Material for this exercise:
===== config.mk =====
export PLATFORM = sky130hd
export DESIGN_NAME = hnm_front
export DESIGN_NICKNAME = d
export VERILOG_FILES = /design/src/hnm_pkg.sv /design/src/hnm_front.sv
export SDC_FILE = /design/constraint.sdc
export NUM_CORES = 1
export LEC_CHECK = 0
export BUFFER_PORTS_ARGS = -buffer_cell sky130_fd_sc_hd__buf_4
export CAP_MARGIN = 20
export CORE_MARGIN = 2
export CORE_UTILIZATION = 53
export DETAILED_ROUTE_END_ITERATION = 16
export GPL_TIMING_DRIVEN = 0
export PLACE_DENSITY = 0.74
export SLEW_MARGIN = 20
export SYNTH_ARGS = -nofsm -noshare
export SYNTH_HDL_FRONTEND = slang
export SYNTH_SLANG_ARGS = --single-unit

===== constraint.sdc =====
create_clock -name clk_i -period 5.64 [get_ports clk_i]
set_clock_uncertainty 0.2 [all_clocks]
set_input_delay 0.564 -clock clk_i [delete_from_list [all_inputs] [get_ports clk_i]]
set_output_delay 0.564 -clock clk_i [all_outputs]
set_load 0.02 [all_outputs]

===== src/hnm_pkg.sv =====
package hnm_pkg;

  localparam int unsigned MAX_WIDTH_DEF  = 1024;
  localparam int unsigned MAX_HEIGHT_DEF = 1024;

  localparam int unsigned CFG_IDX_W = 2;
  localparam int unsigned CFG_DATA_W = 12;

  localparam logic [CFG_IDX_W-1:0] REG_ROUGHNESS    = 2'd0;
  localparam logic [CFG_IDX_W-1:0] REG_FRAME_WIDTH  = 2'd1;
  localparam logic [CFG_IDX_W-1:0] REG_FRAME_HEIGHT = 2'd2;

  localparam logic [11:0] ROUGHNESS_RST = 12'd256;
  localparam logic [10:0] FRAME_SIZE_RST = 11'd1024;

  localparam logic [7:0] BLUE_VALUE = 8'd255;
  localparam logic [6:0] CHAN_SCALE = 7'd127;
  localparam logic [23:0] CHAN_BASE = 24'd8323072;

  typedef enum logic {
    KIND_WRITE,
    KIND_COMPUTE
  } hnm_kind_e;

  typedef struct packed {
    logic       req_type;
    logic [9:0] col;
    logic [9:0] row;
    logic [7:0] height_value;
  } hnm_req_t;

  typedef struct packed {
    logic [9:0] out_col;
    logic [9:0] out_row;
    logic [7:0] red;
    logic [7:0] green;
    logic [7:0] blue;
  } hnm_res_t;

  typedef struct packed {
    hnm_kind_e  kind;
    logic [9:0] col;
    logic [9:0] row;
    logic [7:0] hv;
  } hnm_cmd_t;

  typedef enum logic [2:0] {
    ST_IDLE,
    ST_READ,
    ST_GRAD,
    ST_NORM,
    ST_DINIT,
    ST_DIV,
    ST_SQRT,
    ST_CHAN
  } hnm_state_e;

endpackage


===== src/hnm_front.sv =====
module hnm_front import hnm_pkg::*; #(
  parameter int unsigned MAX_WIDTH  = MAX_WIDTH_DEF,
  parameter int unsigned MAX_HEIGHT = MAX_HEIGHT_DEF,
  localparam int unsigned AW = (MAX_WIDTH * MAX_HEIGHT > 1) ?
                               $clog2(MAX_WIDTH * MAX_HEIGHT) : 1
) (
  input  logic                  clk_i,
  input  logic                  rst_ni,
  input  logic                  start_i,
  output logic                  busy_o,
  input  hnm_req_t              req_i,
  input  logic                  cfg_we_i,
  input  logic [CFG_IDX_W-1:0]  cfg_idx_i,
  input  logic [CFG_DATA_W-1:0] cfg_wdata_i,
  output logic [11:0]           rough_o,
  output logic                  q_valid_o,
  output hnm_cmd_t              q_cmd_o,
  output logic [3:0][AW-1:0]    q_addr_o,
  input  logic                  q_pop_i
);

  localparam int unsigned SW = $clog2(MAX_WIDTH + 1);
  localparam int unsigned SH = $clog2(MAX_HEIGHT + 1);

  logic [11:0] rough_q;
  logic [10:0] fw_q, fh_q;

  logic [SW-1:0] fw, c, cl, cr;
  logic [SH-1:0] fh, r, ru, rd;
  hnm_cmd_t          cmd;
  logic [3:0][AW-1:0] addr;
  logic              push;

  hnm_cmd_t           cmd_mem_q [2];
  logic [3:0][AW-1:0] addr_mem_q [2];
  logic               wp_q, rp_q;
  logic [1:0]         cnt_q;

  always_ff @(posedge clk_i or negedge rst_ni) begin
    if (!rst_ni) begin
      rough_q <= ROUGHNESS_RST;
      fw_q    <= FRAME_SIZE_RST;
      fh_q    <= FRAME_SIZE_RST;
    end else if (cfg_we_i) begin
      unique case (cfg_idx_i)
        REG_ROUGHNESS:    rough_q <= cfg_wdata_i;
        REG_FRAME_WIDTH:  fw_q    <= cfg_wdata_i[10:0];
        REG_FRAME_HEIGHT: fh_q    <= cfg_wdata_i[10:0];
        default: ;
      endcase
    end
  end

  always_comb begin
    if (fw_q == '0) fw = SW'(1);
    else if (32'(fw_q) > 32'(MAX_WIDTH)) fw = SW'(MAX_WIDTH);
    else fw = SW'(fw_q);
    if (fh_q == '0) fh = SH'(1);
    else if (32'(fh_q) > 32'(MAX_HEIGHT)) fh = SH'(MAX_HEIGHT);
    else fh = SH'(fh_q);

    c  = (32'(req_i.col) < 32'(fw)) ? SW'(req_i.col) : fw - SW'(1);
    r  = (32'(req_i.row) < 32'(fh)) ? SH'(req_i.row) : fh - SH'(1);
    cl = (c == '0) ? fw - SW'(1) : c - SW'(1);
    cr = (32'(c) + 32'd1 >= 32'(fw)) ? '0 : c + SW'(1);
    ru = (r == '0) ? fh - SH'(1) : r - SH'(1);
    rd = (32'(r) + 32'd1 >= 32'(fh)) ? '0 : r + SH'(1);

    cmd.kind = req_i.req_type ? KIND_COMPUTE : KIND_WRITE;
    cmd.col  = req_i.col;
    cmd.row  = req_i.row;
    cmd.hv   = req_i.height_value;

    addr[1] = AW'(32'(r) * 32'(MAX_WIDTH) + 32'(cr));
    addr[2] = AW'(32'(ru) * 32'(MAX_WIDTH) + 32'(c));
    addr[3] = AW'(32'(rd) * 32'(MAX_WIDTH) + 32'(c));
    if (req_i.req_type) begin
      addr[0] = AW'(32'(r) * 32'(MAX_WIDTH) + 32'(cl));
    end else begin
      addr[0] = AW'(32'(req_i.row) * 32'(MAX_WIDTH) + 32'(req_i.col));
    end

    push = start_i && !busy_o &&
           (req_i.req_type ||
            (32'(req_i.col) < 32'(MAX_WIDTH) && 32'(req_i.row) < 32'(MAX_HEIGHT)));
  end

  always_ff @(posedge clk_i) begin
    if (push) begin
      cmd_mem_q[wp_q]  <= cmd;
      addr_mem_q[wp_q] <= addr;
    end
  end

  always_ff @(posedge clk_i or negedge rst_ni) begin
    if (!rst_ni) begin
      wp_q  <= 1'b0;
      rp_q  <= 1'b0;
      cnt_q <= '0;
    end else begin
      if (push) wp_q <= ~wp_q;
      if (q_pop_i) rp_q <= ~rp_q;
      if (push && !q_pop_i) cnt_q <= cnt_q + 2'd1;
      else if (!push && q_pop_i) cnt_q <= cnt_q - 2'd1;
    end
  end

  assign busy_o    = (cnt_q == 2'd2);
  assign q_valid_o = (cnt_q != '0);
  assign q_cmd_o   = cmd_mem_q[rp_q];
  assign q_addr_o  = addr_mem_q[rp_q];
  assign rough_o   = rough_q;

endmodule
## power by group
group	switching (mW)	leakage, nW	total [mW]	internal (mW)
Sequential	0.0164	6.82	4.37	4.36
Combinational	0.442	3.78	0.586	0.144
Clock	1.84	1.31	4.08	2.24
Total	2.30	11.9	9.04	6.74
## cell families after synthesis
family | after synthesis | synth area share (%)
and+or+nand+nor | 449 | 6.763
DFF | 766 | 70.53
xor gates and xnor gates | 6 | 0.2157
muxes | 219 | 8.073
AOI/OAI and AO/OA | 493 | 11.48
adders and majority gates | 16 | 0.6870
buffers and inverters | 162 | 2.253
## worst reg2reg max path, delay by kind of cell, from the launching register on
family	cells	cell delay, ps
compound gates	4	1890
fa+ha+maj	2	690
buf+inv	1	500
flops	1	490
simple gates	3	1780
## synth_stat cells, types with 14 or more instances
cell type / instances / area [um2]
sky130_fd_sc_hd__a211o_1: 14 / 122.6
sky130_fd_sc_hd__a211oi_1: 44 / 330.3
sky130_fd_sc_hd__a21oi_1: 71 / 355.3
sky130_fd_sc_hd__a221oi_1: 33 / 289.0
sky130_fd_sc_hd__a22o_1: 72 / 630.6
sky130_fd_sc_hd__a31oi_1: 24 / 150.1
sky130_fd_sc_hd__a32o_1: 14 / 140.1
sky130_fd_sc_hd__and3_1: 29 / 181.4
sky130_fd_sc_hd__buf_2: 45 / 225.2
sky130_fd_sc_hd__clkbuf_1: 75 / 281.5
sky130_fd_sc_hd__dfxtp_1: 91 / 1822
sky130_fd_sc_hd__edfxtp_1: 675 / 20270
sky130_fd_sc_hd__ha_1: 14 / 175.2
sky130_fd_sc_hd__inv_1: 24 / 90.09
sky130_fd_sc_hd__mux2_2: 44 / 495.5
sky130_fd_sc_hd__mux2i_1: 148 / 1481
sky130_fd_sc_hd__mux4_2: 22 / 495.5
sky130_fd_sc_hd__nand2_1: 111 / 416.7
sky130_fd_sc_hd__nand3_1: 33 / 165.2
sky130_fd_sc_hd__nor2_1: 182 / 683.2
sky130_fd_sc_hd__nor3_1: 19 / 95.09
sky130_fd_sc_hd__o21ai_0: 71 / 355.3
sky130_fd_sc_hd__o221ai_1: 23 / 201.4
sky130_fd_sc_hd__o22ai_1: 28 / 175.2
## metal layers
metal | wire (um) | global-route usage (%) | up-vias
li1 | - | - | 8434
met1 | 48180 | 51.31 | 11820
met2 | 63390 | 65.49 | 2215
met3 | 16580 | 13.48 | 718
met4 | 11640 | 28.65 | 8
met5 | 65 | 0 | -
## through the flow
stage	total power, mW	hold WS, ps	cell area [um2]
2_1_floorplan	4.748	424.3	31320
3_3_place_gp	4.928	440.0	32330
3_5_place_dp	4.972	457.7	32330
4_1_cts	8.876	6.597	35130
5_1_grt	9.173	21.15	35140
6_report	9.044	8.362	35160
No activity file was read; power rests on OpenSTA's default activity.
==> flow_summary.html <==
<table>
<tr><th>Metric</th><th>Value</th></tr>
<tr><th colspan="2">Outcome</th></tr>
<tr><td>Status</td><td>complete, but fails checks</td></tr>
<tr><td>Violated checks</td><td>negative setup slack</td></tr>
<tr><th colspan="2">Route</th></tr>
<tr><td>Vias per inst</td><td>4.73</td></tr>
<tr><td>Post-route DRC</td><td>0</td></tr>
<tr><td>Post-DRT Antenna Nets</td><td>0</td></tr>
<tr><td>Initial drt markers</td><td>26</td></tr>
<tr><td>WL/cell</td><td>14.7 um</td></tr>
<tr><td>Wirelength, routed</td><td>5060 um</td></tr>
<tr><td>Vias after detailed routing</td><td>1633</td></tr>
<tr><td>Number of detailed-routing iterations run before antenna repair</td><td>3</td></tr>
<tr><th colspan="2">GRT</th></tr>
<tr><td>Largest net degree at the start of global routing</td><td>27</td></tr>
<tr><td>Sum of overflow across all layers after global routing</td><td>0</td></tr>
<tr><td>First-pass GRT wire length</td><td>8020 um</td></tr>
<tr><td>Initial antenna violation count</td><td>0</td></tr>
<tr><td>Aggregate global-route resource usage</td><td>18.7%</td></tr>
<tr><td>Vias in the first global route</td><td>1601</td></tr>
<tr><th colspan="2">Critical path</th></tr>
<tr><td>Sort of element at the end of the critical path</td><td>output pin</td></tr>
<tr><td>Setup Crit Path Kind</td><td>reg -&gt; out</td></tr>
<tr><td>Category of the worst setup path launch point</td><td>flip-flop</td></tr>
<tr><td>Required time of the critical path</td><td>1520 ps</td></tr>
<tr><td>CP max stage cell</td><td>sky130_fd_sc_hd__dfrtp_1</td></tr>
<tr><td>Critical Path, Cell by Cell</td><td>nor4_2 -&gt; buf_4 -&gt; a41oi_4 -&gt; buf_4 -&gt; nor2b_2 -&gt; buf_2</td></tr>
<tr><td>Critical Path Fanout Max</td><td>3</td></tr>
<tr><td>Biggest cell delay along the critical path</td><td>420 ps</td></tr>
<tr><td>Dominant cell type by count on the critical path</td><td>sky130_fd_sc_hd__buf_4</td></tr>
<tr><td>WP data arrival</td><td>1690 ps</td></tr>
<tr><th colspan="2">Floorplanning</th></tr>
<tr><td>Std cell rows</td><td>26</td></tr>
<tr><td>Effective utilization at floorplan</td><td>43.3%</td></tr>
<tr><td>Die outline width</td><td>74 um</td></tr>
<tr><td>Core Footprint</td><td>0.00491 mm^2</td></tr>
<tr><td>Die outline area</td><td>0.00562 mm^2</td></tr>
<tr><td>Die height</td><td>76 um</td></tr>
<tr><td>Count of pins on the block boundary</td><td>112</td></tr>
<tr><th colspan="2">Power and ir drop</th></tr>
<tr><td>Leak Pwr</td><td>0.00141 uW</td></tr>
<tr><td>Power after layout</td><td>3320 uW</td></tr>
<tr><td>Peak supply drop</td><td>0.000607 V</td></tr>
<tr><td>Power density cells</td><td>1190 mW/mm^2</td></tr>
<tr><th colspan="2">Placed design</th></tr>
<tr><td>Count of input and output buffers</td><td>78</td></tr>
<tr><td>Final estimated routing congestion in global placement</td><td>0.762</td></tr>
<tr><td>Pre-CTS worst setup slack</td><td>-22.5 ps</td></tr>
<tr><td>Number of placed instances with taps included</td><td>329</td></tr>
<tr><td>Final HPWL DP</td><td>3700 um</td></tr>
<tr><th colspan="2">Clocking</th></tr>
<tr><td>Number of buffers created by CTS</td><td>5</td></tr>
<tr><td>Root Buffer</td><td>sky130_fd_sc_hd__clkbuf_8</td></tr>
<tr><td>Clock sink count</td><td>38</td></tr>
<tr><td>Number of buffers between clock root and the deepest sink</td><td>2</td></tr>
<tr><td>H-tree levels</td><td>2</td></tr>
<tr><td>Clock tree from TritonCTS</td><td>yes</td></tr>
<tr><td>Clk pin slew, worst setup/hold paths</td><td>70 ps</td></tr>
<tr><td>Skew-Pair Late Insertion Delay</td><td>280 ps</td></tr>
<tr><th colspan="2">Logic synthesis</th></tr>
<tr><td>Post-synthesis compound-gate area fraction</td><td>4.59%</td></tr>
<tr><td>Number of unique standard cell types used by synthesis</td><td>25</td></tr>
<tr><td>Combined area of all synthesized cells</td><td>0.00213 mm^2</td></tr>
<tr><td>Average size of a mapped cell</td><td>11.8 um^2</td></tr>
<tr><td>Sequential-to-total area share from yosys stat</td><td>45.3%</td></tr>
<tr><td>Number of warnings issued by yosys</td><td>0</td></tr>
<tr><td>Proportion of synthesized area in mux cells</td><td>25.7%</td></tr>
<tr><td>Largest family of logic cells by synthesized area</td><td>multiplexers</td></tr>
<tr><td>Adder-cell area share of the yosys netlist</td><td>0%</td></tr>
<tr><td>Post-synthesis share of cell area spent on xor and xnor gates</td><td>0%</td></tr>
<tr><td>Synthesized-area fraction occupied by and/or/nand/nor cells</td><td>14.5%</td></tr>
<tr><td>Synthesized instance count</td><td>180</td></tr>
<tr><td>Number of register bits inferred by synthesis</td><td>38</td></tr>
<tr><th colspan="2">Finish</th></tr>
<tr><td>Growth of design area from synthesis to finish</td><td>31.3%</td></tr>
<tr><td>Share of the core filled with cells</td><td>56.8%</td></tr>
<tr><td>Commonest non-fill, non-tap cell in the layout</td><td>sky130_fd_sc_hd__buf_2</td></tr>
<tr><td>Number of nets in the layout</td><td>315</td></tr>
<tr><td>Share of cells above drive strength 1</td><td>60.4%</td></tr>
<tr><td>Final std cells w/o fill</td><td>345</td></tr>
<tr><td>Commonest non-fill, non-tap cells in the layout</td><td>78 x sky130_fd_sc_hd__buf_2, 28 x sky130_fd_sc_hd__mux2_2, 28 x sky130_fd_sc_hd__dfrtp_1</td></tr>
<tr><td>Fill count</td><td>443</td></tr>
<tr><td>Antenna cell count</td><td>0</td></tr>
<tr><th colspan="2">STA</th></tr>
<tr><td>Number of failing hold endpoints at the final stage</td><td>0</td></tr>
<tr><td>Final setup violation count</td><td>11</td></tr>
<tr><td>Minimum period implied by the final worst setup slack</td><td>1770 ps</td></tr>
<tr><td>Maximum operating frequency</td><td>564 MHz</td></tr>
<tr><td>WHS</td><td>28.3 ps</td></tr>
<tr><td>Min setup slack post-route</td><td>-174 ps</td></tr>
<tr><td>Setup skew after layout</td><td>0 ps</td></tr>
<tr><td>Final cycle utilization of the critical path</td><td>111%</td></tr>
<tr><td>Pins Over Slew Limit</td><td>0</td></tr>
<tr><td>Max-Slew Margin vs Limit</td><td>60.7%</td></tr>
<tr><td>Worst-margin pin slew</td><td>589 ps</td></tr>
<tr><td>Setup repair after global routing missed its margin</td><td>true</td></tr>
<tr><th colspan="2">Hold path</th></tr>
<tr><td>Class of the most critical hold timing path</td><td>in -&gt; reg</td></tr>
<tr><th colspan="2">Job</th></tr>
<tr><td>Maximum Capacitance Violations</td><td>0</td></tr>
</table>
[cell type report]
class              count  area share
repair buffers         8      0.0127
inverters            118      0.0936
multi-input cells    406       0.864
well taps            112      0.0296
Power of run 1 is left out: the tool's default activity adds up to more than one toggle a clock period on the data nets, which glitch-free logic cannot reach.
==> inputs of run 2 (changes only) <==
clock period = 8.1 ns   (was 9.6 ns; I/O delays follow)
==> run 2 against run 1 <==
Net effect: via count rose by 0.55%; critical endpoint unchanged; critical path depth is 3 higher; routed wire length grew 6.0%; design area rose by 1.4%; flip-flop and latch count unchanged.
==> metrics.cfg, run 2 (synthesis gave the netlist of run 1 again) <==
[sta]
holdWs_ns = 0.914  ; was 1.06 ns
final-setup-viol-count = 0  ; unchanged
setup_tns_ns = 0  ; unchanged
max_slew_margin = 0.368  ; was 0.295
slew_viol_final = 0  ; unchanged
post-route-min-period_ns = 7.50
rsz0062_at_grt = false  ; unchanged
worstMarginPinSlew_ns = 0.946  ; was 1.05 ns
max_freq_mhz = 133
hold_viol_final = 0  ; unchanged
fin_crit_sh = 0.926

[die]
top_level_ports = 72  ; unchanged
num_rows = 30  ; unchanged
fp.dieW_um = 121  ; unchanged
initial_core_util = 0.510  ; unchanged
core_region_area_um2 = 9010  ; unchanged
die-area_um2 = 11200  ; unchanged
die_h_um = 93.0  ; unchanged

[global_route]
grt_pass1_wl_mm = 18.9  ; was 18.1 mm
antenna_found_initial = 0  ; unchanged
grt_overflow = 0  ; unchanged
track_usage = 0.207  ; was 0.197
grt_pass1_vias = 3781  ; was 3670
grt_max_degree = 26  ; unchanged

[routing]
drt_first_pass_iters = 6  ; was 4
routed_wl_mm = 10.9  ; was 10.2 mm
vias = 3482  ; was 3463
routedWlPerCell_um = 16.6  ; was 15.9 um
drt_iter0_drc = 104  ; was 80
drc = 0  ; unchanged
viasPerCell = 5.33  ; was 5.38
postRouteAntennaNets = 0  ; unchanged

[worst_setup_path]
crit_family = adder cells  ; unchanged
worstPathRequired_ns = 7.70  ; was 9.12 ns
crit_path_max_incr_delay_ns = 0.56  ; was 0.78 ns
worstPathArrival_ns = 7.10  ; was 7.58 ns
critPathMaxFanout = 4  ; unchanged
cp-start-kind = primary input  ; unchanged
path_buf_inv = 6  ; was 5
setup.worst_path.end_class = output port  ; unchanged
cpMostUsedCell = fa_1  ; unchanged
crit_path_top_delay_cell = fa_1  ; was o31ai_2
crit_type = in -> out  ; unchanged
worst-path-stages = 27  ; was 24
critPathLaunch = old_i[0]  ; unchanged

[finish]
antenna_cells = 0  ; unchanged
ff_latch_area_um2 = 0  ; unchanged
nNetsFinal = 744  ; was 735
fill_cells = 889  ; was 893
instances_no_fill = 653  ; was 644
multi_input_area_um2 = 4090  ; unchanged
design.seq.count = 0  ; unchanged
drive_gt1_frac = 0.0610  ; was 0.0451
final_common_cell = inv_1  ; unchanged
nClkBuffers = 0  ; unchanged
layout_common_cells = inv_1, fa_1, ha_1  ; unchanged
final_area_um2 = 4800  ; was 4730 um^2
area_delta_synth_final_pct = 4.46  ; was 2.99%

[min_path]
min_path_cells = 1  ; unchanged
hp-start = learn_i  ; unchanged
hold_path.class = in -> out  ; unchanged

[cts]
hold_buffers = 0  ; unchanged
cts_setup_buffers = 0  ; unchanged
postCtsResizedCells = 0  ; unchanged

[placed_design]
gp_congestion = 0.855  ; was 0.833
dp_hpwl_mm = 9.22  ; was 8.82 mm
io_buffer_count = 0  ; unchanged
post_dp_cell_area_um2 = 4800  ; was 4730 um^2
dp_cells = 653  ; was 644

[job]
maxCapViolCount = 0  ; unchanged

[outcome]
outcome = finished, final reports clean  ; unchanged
$ cat config.mk
export PLATFORM = sky130hd
export DESIGN_NAME = msst_ram
export DESIGN_NICKNAME = d
export VERILOG_FILES = /design/src/rtl/core/msst_ram.sv
export SDC_FILE = /design/constraint.sdc
export NUM_CORES = 1
export LEC_CHECK = 0
export BUFFER_PORTS_ARGS = -buffer_cell sky130_fd_sc_hd__clkbuf_2
export CAP_MARGIN = 20
export CORE_ASPECT_RATIO = 1.4
export CORE_MARGIN = 3
export CORE_UTILIZATION = 30
export CTS_CLUSTER_DIAMETER = 50
export CTS_CLUSTER_SIZE = 24
export DETAILED_ROUTE_END_ITERATION = 6
export HOLD_SLACK_MARGIN = 0.05
export PLACE_DENSITY_LB_ADDON = 0.1
export SLEW_MARGIN = 25
export SYNTH_ARGS = -nofsm -noshare
export SYNTH_HDL_FRONTEND = slang
export SYNTH_SLANG_ARGS = --single-unit
$ cat constraint.sdc
create_clock -name clk -period 1.45 [get_ports clk]
set_input_delay 0.0725 -clock clk [delete_from_list [all_inputs] [get_ports clk]]
set_output_delay 0.0725 -clock clk [all_outputs]
set_load 0.005 [all_outputs]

Directions: Where a line above contains the string "sink", copy that line.

Reply to the task:
<tr><td>Clock sink count</td><td>38</td></tr>
<tr><td>Number of buffers between clock root and the deepest sink</td><td>2</td></tr>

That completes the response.